I started the pump and hey presto after a about 30 seconds of thinking it started to pump out.  For a while.  Then science took over.  For what was in the bottom of the barrel was easy to pump water.  The other half, you guessed it, now floating on the water, was the sludge.  And the pumped stopped and all I had done was half filled an outside barrel with water.

Anyway, cutting a long story short, I got the sludge out in the end.  I also managed to spend 3 hours cleaning the hoses into the barrels and then clean the 2 big brute barrels using tissues and cleaner.  It all worked ok in the end and I still had one empty barrel to spare.

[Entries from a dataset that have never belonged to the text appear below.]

Context: an optimization exercise on an open-source flow, tuned for small area, a short achievable clock period and few clock cycles. The choices shown serve that exercise and are no tape-out recipe.
Only simulation tests tie the RTL to the original design; equivalence was not proved.

== delta ==
Design Milestone1, start of the top module:
module Milestone1(
		input  logic        CLOCK_50,
		input  logic        Resetn,
		input  logic        start,
		output logic        finish,
		input  logic [15:0] SRAM_read_data,
		output logic [17:0] SRAM_address,
		output logic [15:0] SRAM_write_data,
		output logic        SRAM_we_n
);
==> flow/config.mk <==
export PLATFORM = sky130hd
export DESIGN_NAME = Milestone1
export DESIGN_NICKNAME = Milestone1
export VERILOG_FILES = /design/flow/design.v
export SDC_FILE = /design/flow/constraint.sdc
export NUM_CORES = 4
export LEC_CHECK = 0
export CAP_MARGIN = 20
export CORE_MARGIN = 2
export CORE_UTILIZATION = 40
export SLEW_MARGIN = 20
export SYNTH_HIERARCHICAL = 1
export SYNTH_MINIMUM_KEEP_SIZE = 0
==> flow/constraint.sdc <==
create_clock -name core_clock -period 11.5 [get_ports {CLOCK_50}]
set_input_delay 2.3000 -clock core_clock [delete_from_list [all_inputs] [get_ports {CLOCK_50}]]
set_output_delay 2.3000 -clock core_clock [all_outputs]
set_load 0.01 [all_outputs]
standard.sh (not shown) runs the stock make flow with config.mk's settings and CLKGATE_MAP_FILE= SYNTH_SCRIPT=/design/flow/synth_recipe.tcl, a recipe that flattens the netlist after the stock synthesis.
==> flow/flow/run.sh <==
#!/bin/bash
# Standard layout (unchanged synthesis), with timing repair aiming for a
# setup slack margin so that the achieved period, not just 11.5 ns, is
# optimised.  Each run writes its full output to a log of its own.
set -euo pipefail
bash standard.sh SETUP_SLACK_MARGIN=7.8 finish > standard.log 2>&1
Testbench counts of delta, summed over its fixed seeds: cycles 775,684.
For maple, these inputs were changed with respect to delta:
- putting SETUP_SLACK_MARGIN at 5 where nothing was set
==> flow/run.sh (new file) <==
#!/bin/bash
# synth_recipe.tcl (not shown) runs the flow's synth.tcl, then flattens the netlist and writes it again
# the make line also repeats each setting of config.mk as NAME=value (left out here)
make -C /OpenROAD-flow-scripts/flow DESIGN_CONFIG=/design/flow/config.mk WORK_HOME=/design/flow/orfs CLKGATE_MAP_FILE= SYNTH_SCRIPT=/design/flow/synth_recipe.tcl finish
removed: flow/flow/run.sh
removed: flow/standard.sh
## What came out
Fmax: maple lower than delta. maple reports its timing endpoint of the critical path as ur[9] while delta reports ur[6]. maple vs. delta: combined flip-flop and latch cell area decreased by about 0.3% relative to the old numbers; area share of buffers outside the clock network has decreased. Overall routing resource usage: higher on delta. Layout-stage area growth over the synthesis result: maple vs delta down 3.5 points.
--- input diff maple..indigo ---
- SETUP_SLACK_MARGIN removed (was 5)
==> flow/flow/run.sh (new file) <==
#!/bin/bash
# Standard layout (unchanged synthesis), with timing repair aiming for a
# setup slack margin so that the achieved period, not just 11.5 ns, is
# optimised.  Each run writes its full output to a log of its own.
set -euo pipefail
bash standard.sh SETUP_SLACK_MARGIN=7.4 "BUFFER_PORTS_ARGS=-buffer_cell sky130_fd_sc_hd__buf_2" finish > standard.log 2>&1
==> flow/standard.sh (new file) <==
#!/bin/bash
# synth_recipe.tcl (not shown) runs the flow's synth.tcl, then flattens the netlist and writes it again
# the make line also repeats each setting of config.mk as NAME=value (left out here)
make -C /OpenROAD-flow-scripts/flow DESIGN_CONFIG=/design/flow/config.mk WORK_HOME=/design/flow/orfs CLKGATE_MAP_FILE= SYNTH_SCRIPT=/design/flow/synth_recipe.tcl "${@:-finish}"
removed: flow/run.sh
==> summary.txt <==
indigo and maple ended up with roughly the same worst hold slack. Total placed instance area was higher in the run labelled maple. Re delay of the slowest critical-path stage: maple was lower than indigo. indigo finished every step from synthesis to the final layout, and the layout passed the timing, design-rule and antenna checks. ~same total length of routed wires in indigo and maple.
### indigo -> cedar
- GPL_TIMING_DRIVEN: unset -> 1
diff --git a/flow/flow/run.sh b/flow/flow/run.sh
--- a/flow/flow/run.sh
+++ b/flow/flow/run.sh
@@ -6 +6 @@
-bash standard.sh SETUP_SLACK_MARGIN=7.4 "BUFFER_PORTS_ARGS=-buffer_cell sky130_fd_sc_hd__buf_2" finish > standard.log 2>&1
+bash standard.sh SETUP_SLACK_MARGIN=7.8 "BUFFER_PORTS_ARGS=-buffer_cell sky130_fd_sc_hd__buf_2" finish > standard.log 2>&1
### Flow results
- Comparing peak per-stage delay on the critical path for cedar and indigo, the bigger number came from indigo.
- Compared cedar vs indigo, and actual transition at the worst max-transition pin is down in cedar.
- indigo reports its slowest stage cell on the critical path as sky130_fd_sc_hd__dfxtp_1 while cedar reports sky130_fd_sc_hd__fa_1.
- The number of buffers added on ports was comparable across cedar and indigo.
- Summary: global-route wire length before repair, cedar worse than indigo
- Against indigo, the final cell area of cedar is higher.

==> afterwards: timing with drivers on the ports <==
How much do the figures lean on ideal ports? The routed layouts below were timed once more, with nothing changed but the port constraints.
Step 1 (the two cells are an assumption about what drives the block):
set clk [get_ports {CLOCK_50}]
set_driving_cell -lib_cell sky130_fd_sc_hd__clkbuf_16 $clk
set_driving_cell -lib_cell sky130_fd_sc_hd__buf_2 [delete_from_list [all_inputs] $clk]
Step 2, shift: input delay + t, output delay - t, t = (earliest + latest rising clock arrival at the registers) / 2. This alone moves slack from input paths to output paths.
a / b / c = no drivers / after step 1 / after step 2; a / b = the first two.
| run | t, ns | setup WS [ns] | worst setup path at the end | worst register clock-pin slew, ns | worst slew at a driven data input, ns |
|---|---|---|---|---|---|
| delta | 0.635 | 7.840 / 7.840 / 7.586 | input to register | 0.06 / 0.06 | 0.04 |
| maple | 0.629 | 7.207 / 7.207 / 7.207 | register to register | 0.07 / 0.07 | 0.04 |
| indigo | 0.632 | 7.551 / 7.551 / 7.551 | register to register | 0.07 / 0.07 | 0.03 |
| cedar | 0.635 | 7.812 / 7.812 / 7.812 | register to register | 0.06 / 0.06 | 0.05 |
After both steps setup and hold are still met in every run listed. The setup slack of delta, which loses most, moves by 0.000 ns with the drivers and by -0.254 ns with both steps.
This design comes from an exercise in tuning for small area on the open sky130 flow, not from production work. The RTL of this run was laid out without a check of its function. Power and IR drop assume default switching activity.

==> design/flow/design.v <==
module segment (seg_data,seg_led);
  input [3:0] seg_data;
  output [7:0] seg_led;
  reg [7:0] seg_led;
  always @(*) begin
    case (seg_data)
      4'd0: seg_led = 8'h3f;  4'd1: seg_led = 8'h06;  4'd2: seg_led = 8'h5b;
      4'd3: seg_led = 8'h4f;  4'd4: seg_led = 8'h66;  4'd5: seg_led = 8'h6d;
      4'd6: seg_led = 8'h7d;  4'd7: seg_led = 8'h07;  4'd8: seg_led = 8'h7f;
      4'd9: seg_led = 8'h6f;  default: seg_led = 8'h00;
    endcase
  end
endmodule
module counter38 (en, sw, led);
  input en;              
  input [2:0] sw;        
  output reg [7:0] led;  
  always @(*) begin
    if (en) begin
      case(sw)
        3'b000:	led = 8'b0000_0001;        3'b001:	led = 8'b0000_0011;
        3'b010:	led = 8'b0000_0111;        3'b011:	led = 8'b0000_1111;
        3'b100:	led = 8'b0001_1111;        3'b101:	led = 8'b0011_1111;
        3'b110:	led = 8'b0111_1111;        3'b111:	led = 8'b1111_1111;
        default:	;
      endcase
    end
    else    led = 8'b0;
  end
endmodule
module debounce (clk, rst, key, key_pulse);
  input clk;           
  input rst;           
  input key;           
  output key_pulse;    
  reg key_1st_pre;     
  reg key_1st_now;     
  wire key_edge;       
  always@(posedge clk or posedge rst)begin
      if (rst) begin
          key_1st_pre <= 1'b1;         
          key_1st_now <= 1'b1;
      end
      else begin
          key_1st_now <= key;          
          key_1st_pre <= key_1st_now;  
      end
  end
  assign key_edge = key_1st_pre & (~key_1st_now);
  reg [5:0] cnt;                       
  always@(posedge clk or posedge rst) begin
      if (rst)			cnt <= 6'h0;
      else if (key_edge)	cnt <= 6'h0;    
      else				cnt <= cnt + 1'h1;       
  end
  reg key_2nd_pre;                     
  reg key_2nd_now;
  always@(posedge clk or posedge rst)begin
      if (rst)                  key_2nd_now <= 1'b1;
      else if (cnt == 6'h3f)  key_2nd_now <= key;
  end
  always@(posedge clk or posedge rst)begin
      if (rst)  key_2nd_pre <= 1'b1;
      else    key_2nd_pre <= key_2nd_now;
  end
  assign key_pulse = key_2nd_pre & (~key_2nd_now);
endmodule
Source: an optimization exercise on an open RTL-to-GDS flow (aim: small area, a short achievable clock period and few clock cycles). Production flows keep margins and buffers that such runs may drop. Function was checked by simulation only, so behaviour that the tests miss may differ from the original.

==> inputs of sierra <==
==> flow/design.v <==
`default_nettype none
module control #(
  parameter W = 16,
  parameter N = 3
) (
  input  wire                         i_clk,
  input  wire                         i_rst,
  input  wire                         i_en,
  input  wire                         i_mode,
  input  wire [    W * N * N - 1 : 0] i_A,
  input  wire [    W * N * N - 1 : 0] i_B,
  output wire [    W * N * N - 1 : 0] o_C,
  output wire                         o_done
);
  localparam [3:0] LAST = 4'd11;
  reg [3:0] cnt;
  reg       done;
  always @(posedge i_clk) begin
    if (i_rst | ~i_en) begin
      cnt  <= 4'd0;
      done <= 1'b0;
    end else begin
      if (cnt != LAST) cnt <= cnt + 4'd1;
      done <= (cnt >= LAST - 4'd1);
    end
  end
  assign o_done = done;
  reg mode;
  always @(posedge i_clk) mode <= i_mode;
  reg [15:0] a_op;
  reg [15:0] b_op0, b_op1, b_op2;
  always @(posedge i_clk) begin
    case (cnt)
      4'd0: a_op <= i_A[0*16 +: 16];
      4'd1: a_op <= i_A[1*16 +: 16];
      4'd2: a_op <= i_A[2*16 +: 16];
      4'd3: a_op <= i_A[3*16 +: 16];
      4'd4: a_op <= i_A[4*16 +: 16];
      4'd5: a_op <= i_A[5*16 +: 16];
      4'd6: a_op <= i_A[6*16 +: 16];
      4'd7: a_op <= i_A[7*16 +: 16];
      default: a_op <= i_A[8*16 +: 16];
    endcase
    if (cnt < 4'd3) begin
      b_op0 <= i_B[0*16 +: 16]; b_op1 <= i_B[1*16 +: 16]; b_op2 <= i_B[2*16 +: 16];
    end else if (cnt < 4'd6) begin
      b_op0 <= i_B[3*16 +: 16]; b_op1 <= i_B[4*16 +: 16]; b_op2 <= i_B[5*16 +: 16];
    end else begin
      b_op0 <= i_B[6*16 +: 16]; b_op1 <= i_B[7*16 +: 16]; b_op2 <= i_B[8*16 +: 16];
    end
  end
  reg clr;
  always @(posedge i_clk) clr <= (cnt <= 4'd2);
  wire [47:0] c0, c1, c2;
  mac_lane lane0(.clk(i_clk), .mode(mode), .clr(clr), .a(a_op), .b(b_op0), .r0(c0[32 +: 16]), .r1(c0[16 +: 16]), .r2(c0[0 +: 16]));
  mac_lane lane1(.clk(i_clk), .mode(mode), .clr(clr), .a(a_op), .b(b_op1), .r0(c1[32 +: 16]), .r1(c1[16 +: 16]), .r2(c1[0 +: 16]));
  mac_lane lane2(.clk(i_clk), .mode(mode), .clr(clr), .a(a_op), .b(b_op2), .r0(c2[32 +: 16]), .r1(c2[16 +: 16]), .r2(c2[0 +: 16]));
  assign o_C[0*16 +: 16] = c0[0 +: 16];
  assign o_C[1*16 +: 16] = c1[0 +: 16];
  assign o_C[2*16 +: 16] = c2[0 +: 16];
  assign o_C[3*16 +: 16] = c0[16 +: 16];
  assign o_C[4*16 +: 16] = c1[16 +: 16];
  assign o_C[5*16 +: 16] = c2[16 +: 16];
  assign o_C[6*16 +: 16] = c0[32 +: 16];
  assign o_C[7*16 +: 16] = c1[32 +: 16];
  assign o_C[8*16 +: 16] = c2[32 +: 16];
endmodule
module mac_lane (
  input  wire        clk,
  input  wire        mode,
  input  wire        clr,
  input  wire [15:0] a,
  input  wire [15:0] b,
  output reg  [15:0] r0,
  output reg  [15:0] r1,
  output reg  [15:0] r2
);
  wire [15:0] p;
  fmul u_mul(.mode(mode), .a(a), .b(b), .c(p));
  reg [15:0] p_q;
  always @(posedge clk) p_q <= p;
  wire [15:0] sum;
  fadd u_add(.mode(mode), .x(p_q), .y(r2), .c(sum));
  always @(posedge clk) begin
    r0 <= sum;
    r1 <= r0;
    r2 <= clr ? 16'h0000 : r1;
  end
endmodule
module fmul (
  input  wire        mode,
  input  wire [15:0] a,
  input  wire [15:0] b,
  output wire [15:0] c
);
  wire [6:0] ma7 = a[7] ? -a[6:0] : a[6:0];
  wire [6:0] mb7 = b[7] ? -b[6:0] : b[6:0];
  wire [10:0] x = mode ? {1'b1, a[9:0]} : {4'b0, ma7};
  wire [10:0] y = mode ? {1'b1, b[9:0]} : {4'b0, mb7};
  wire [21:0] p = x * y;
  wire [5:0] s = a[14:10] + b[14:10];
  wire ovf = s >= 6'd47;
  wire unf = s < 6'd15;
  wire [4:0] e = s[4:0] - 5'd15;
  wire [4:0] ex = p[21] ? e + 5'd1 : e;
  wire [9:0] mt = p[21] ? p[20:11] : p[19:10];
  wire sg = a[15] ^ b[15];
  wire zero = ~|a | ~|b;
  wire [15:0] fp = zero ? 16'h0000 : unf ? {sg, 15'b0} : ovf ? {sg, 5'b11111, 10'b0} : {sg, ex, mt};
  wire neg = a[7] ^ b[7];
  wire pz = (a[6:0] == 7'd0) | (b[6:0] == 7'd0);
  assign c = mode ? fp : {neg, neg & pz, p[13:0]};
endmodule
module fadd (
  input  wire        mode,
  input  wire [15:0] x,
  input  wire [15:0] y,
  output wire [15:0] c
);
  wire neg = x[15];
  wire [15:0] isum0 = y + {neg, neg, x[13:0] ^ {14{neg}}} + {15'd0, neg};
  wire [15:0] isum = {isum0[15] ^ x[14], isum0[14:0]};
  wire [4:0] ex = x[14:10], ey = y[14:10];
  wire xz = (x[14:0] == 15'd0);
  wire yz = (y[14:0] == 15'd0);
  wire byp = xz | yz;
  wire sub = (x[15] ^ y[15]) & ~byp;
  wire xgt = x[14:0] > y[14:0];
  wire xbig = ~xz & (yz | xgt);
  wire [4:0] dxy = ex - ey;
  wire [4:0] dyx = ey - ex;
  wire [4:0] d = xbig ? dxy : dyx;
  wire [4:0] eb = xbig ? ex : ey;
  wire [9:0] mb = xbig ? x[9:0] : y[9:0];
  wire [9:0] ms = xbig ? y[9:0] : x[9:0];
  wire sg = xbig ? x[15] : y[15];
  wire [10:0] alx = {~byp, x[9:0] & {10{~byp}}} >> dyx;
  wire [10:0] aly = {~byp, y[9:0] & {10{~byp}}} >> dxy;
  wire [10:0] al = xbig ? aly : alx;
  wire [11:0] sum = {1'b0, 1'b1, mb} + {1'b0, al ^ {11{sub}}} + {11'd0, sub};
  wire [10:0] m = sum[10:0];
  reg [2:0] nz;
  always @(*) begin
    if (m[10:4] == 7'b0000001) nz = 3'd6;
    else if (m[10:5] == 6'b000001) nz = 3'd5;
    else if (m[10:6] == 5'b00001) nz = 3'd4;
    else if (m[10:7] == 4'b0001) nz = 3'd3;
    else if (m[10:8] == 3'b001) nz = 3'd2;
    else if (m[10:9] == 2'b01) nz = 3'd1;
    else nz = 3'd0;
  end
  wire [10:0] mn = m << nz;
  wire [14:0] r = sub ? {eb - {2'b0, nz}, mn[9:0]} :
                  sum[11] ? {eb + 5'd1, m[10:1]} : {eb, m[9:0]};
  assign c = mode ? {sg, r} : isum;
endmodule
`default_nettype wire
Background: an optimization exercise with open tools, aiming at small area, a short achievable clock period and few clock cycles. Do not read the settings as production practice.
No functional check of the RTL was part of any run shown here.
Power figures rest on the tool's default switching activity, not on a simulated workload.

File: design/flow/design.v
`timescale 1ns / 1ps
module powlib_xbar_top(clk,rst,wrdatas,wraddrs,wrvlds,wrrdys,rddatas,rdaddrs,rdvlds,rdrdys);
  localparam                       B_WRS = 4;
  localparam                       B_RDS = 3;
  localparam                       B_AW  = 2;
  localparam                       B_DW  = 8;
  input     wire                   clk;
  input     wire                   rst;
  input     wire [B_WRS*B_DW-1:0]  wrdatas;
  input     wire [B_WRS*B_AW-1:0]  wraddrs;
  input     wire [B_WRS-1:0]       wrvlds;
  output    wire [B_WRS-1:0]       wrrdys;
  output    wire [B_RDS*B_DW-1:0]  rddatas;
  output    wire [B_RDS*B_AW-1:0]  rdaddrs;
  output    wire [B_RDS-1:0]       rdvlds;
  input     wire [B_RDS-1:0]       rdrdys;
  reg  [B_RDS-1:0]      vld_q;            
  reg  [B_RDS*B_DW-1:0] dat_q;            
  reg                   a0_q;             
  reg  [1:0]            top_q;            
  wire [B_WRS-1:0]      dec [0:B_RDS-1];  
  wire [B_WRS-1:0]      req [0:B_RDS-1];  
  wire [B_WRS-1:0]      tk  [0:B_RDS-1];  
  wire [B_WRS-1:0]      blk [0:B_RDS-1];  
  wire [B_RDS-1:0]      acc;              
  wire [B_RDS-1:0]      hold;             
  wire [B_WRS*B_WRS-1:0] pri;
  genvar i, j, k;
  for (k=0; k<B_WRS; k=k+1) begin : g_pk
    for (i=0; i<B_WRS; i=i+1) begin : g_pi
      wire [B_WRS-1:0] m;
      for (j=0; j<B_WRS; j=j+1) begin : g_pm
        assign m[j] = (k!=i) && (((j-i-1)&3) <= ((k-i-1)&3));
      end
      assign pri[k*B_WRS+i] = m[top_q];
    end
  end
  for (i=0; i<B_WRS; i=i+1) begin : g_wr
    wire [1:0] a = wraddrs[i*B_AW+:B_AW];
    assign dec[0][i] =  a[1] &  a[0];
    assign dec[1][i] =  a[1] & ~a[0];
    assign dec[2][i] = ~a[1];
    assign req[0][i] = wrvlds[i] & dec[0][i];
    assign req[1][i] = wrvlds[i] & dec[1][i];
    assign req[2][i] = wrvlds[i] & dec[2][i];
    assign wrrdys[i] = (dec[0][i] & acc[0] & ~blk[0][i]) |
                       (dec[1][i] & acc[1] & ~blk[1][i]) |
                       (dec[2][i] & acc[2] & ~blk[2][i]);
  end
  for (j=0; j<B_RDS; j=j+1) begin : g_rd
    for (i=0; i<B_WRS; i=i+1) begin : g_blk
      wire [B_WRS-1:0] b;
      for (k=0; k<B_WRS; k=k+1) begin : g_b
        assign b[k] = req[j][k] & pri[k*B_WRS+i];
      end
      assign blk[j][i] = |b;
      assign tk[j][i]  = req[j][i] & ~blk[j][i] & acc[j];
    end
    assign acc[j]  = ~vld_q[j] | rdrdys[j];
    assign hold[j] = ~acc[j];
    wire [B_DW-1:0] d = ({B_DW{tk[j][0]}} & wrdatas[0*B_DW+:B_DW]) |
                        ({B_DW{tk[j][1]}} & wrdatas[1*B_DW+:B_DW]) |
                        ({B_DW{tk[j][2]}} & wrdatas[2*B_DW+:B_DW]) |
                        ({B_DW{tk[j][3]}} & wrdatas[3*B_DW+:B_DW]) |
                        ({B_DW{hold[j]}}  & dat_q[j*B_DW+:B_DW]);
    always @(posedge clk) begin
      if (rst)
        vld_q[j] <= 1'b0;
      else
        vld_q[j] <= hold[j] | (|req[j]);
      dat_q[j*B_DW+:B_DW] <= d;
    end
    assign rddatas[j*B_DW+:B_DW] = dat_q[j*B_DW+:B_DW];
    assign rdvlds[j]             = vld_q[j];
  end
  always @(posedge clk) begin
    if (rst)
      top_q <= 2'd0;
    else
      top_q <= {top_q[1]^top_q[0], ~top_q[0]};
    a0_q <= (tk[2][0] & wraddrs[0]) | (tk[2][1] & wraddrs[2]) |
            (tk[2][2] & wraddrs[4]) | (tk[2][3] & wraddrs[6]) | (hold[2] & a0_q);
  end
  assign rdaddrs = {1'b0, a0_q, 2'b10, 2'b11};
endmodule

Only one incident which resulted in no major spillage.  To clean the last in-boat barrels I filled them with water and washing up liquid.  In goes the pump.  Now the outside barrels were cunningly placed on the starboard side which is the opposite side to the way the boat leans.  I figured that it might help the lean if I had the 2 tons of liquid on deck on that side.  It did help.  The downside was the only way to get the pump hose to the barrels was through the battery room portholes.  This had worked for 6 of the barrels fine.  However, on this occasion, as the pump filled the pipe I could hear splash splash splash.  Rather louder than normal.  Even for an empty barrel.  I rushed to the battery room to see the hose had come back in through the porthole and was merrily pumping the water and brown sludge residue everywhere in the battery room.

So I finished the pumping.  Closed the door and will tackle that mess tomorrow.

I am very pleased though.  I am not a big environmentalist but I took great lengths to prevent a drop of that crap going into the river.  And I succeeded.  I think if more than one drinking cup of liquid went in then I would be surprised.  If I had ever switched on the bilge pumps the devastation to the surrounding wildlife and the river would have been terrible.  What was in the bilge was the devils on engine sump.


Tomorrows job will be easier.  I have to dig up the kitchen concrete floor.  That's bound to hurt and deafen but at least I wont have to swim in diesel.  Small mercies I am sure.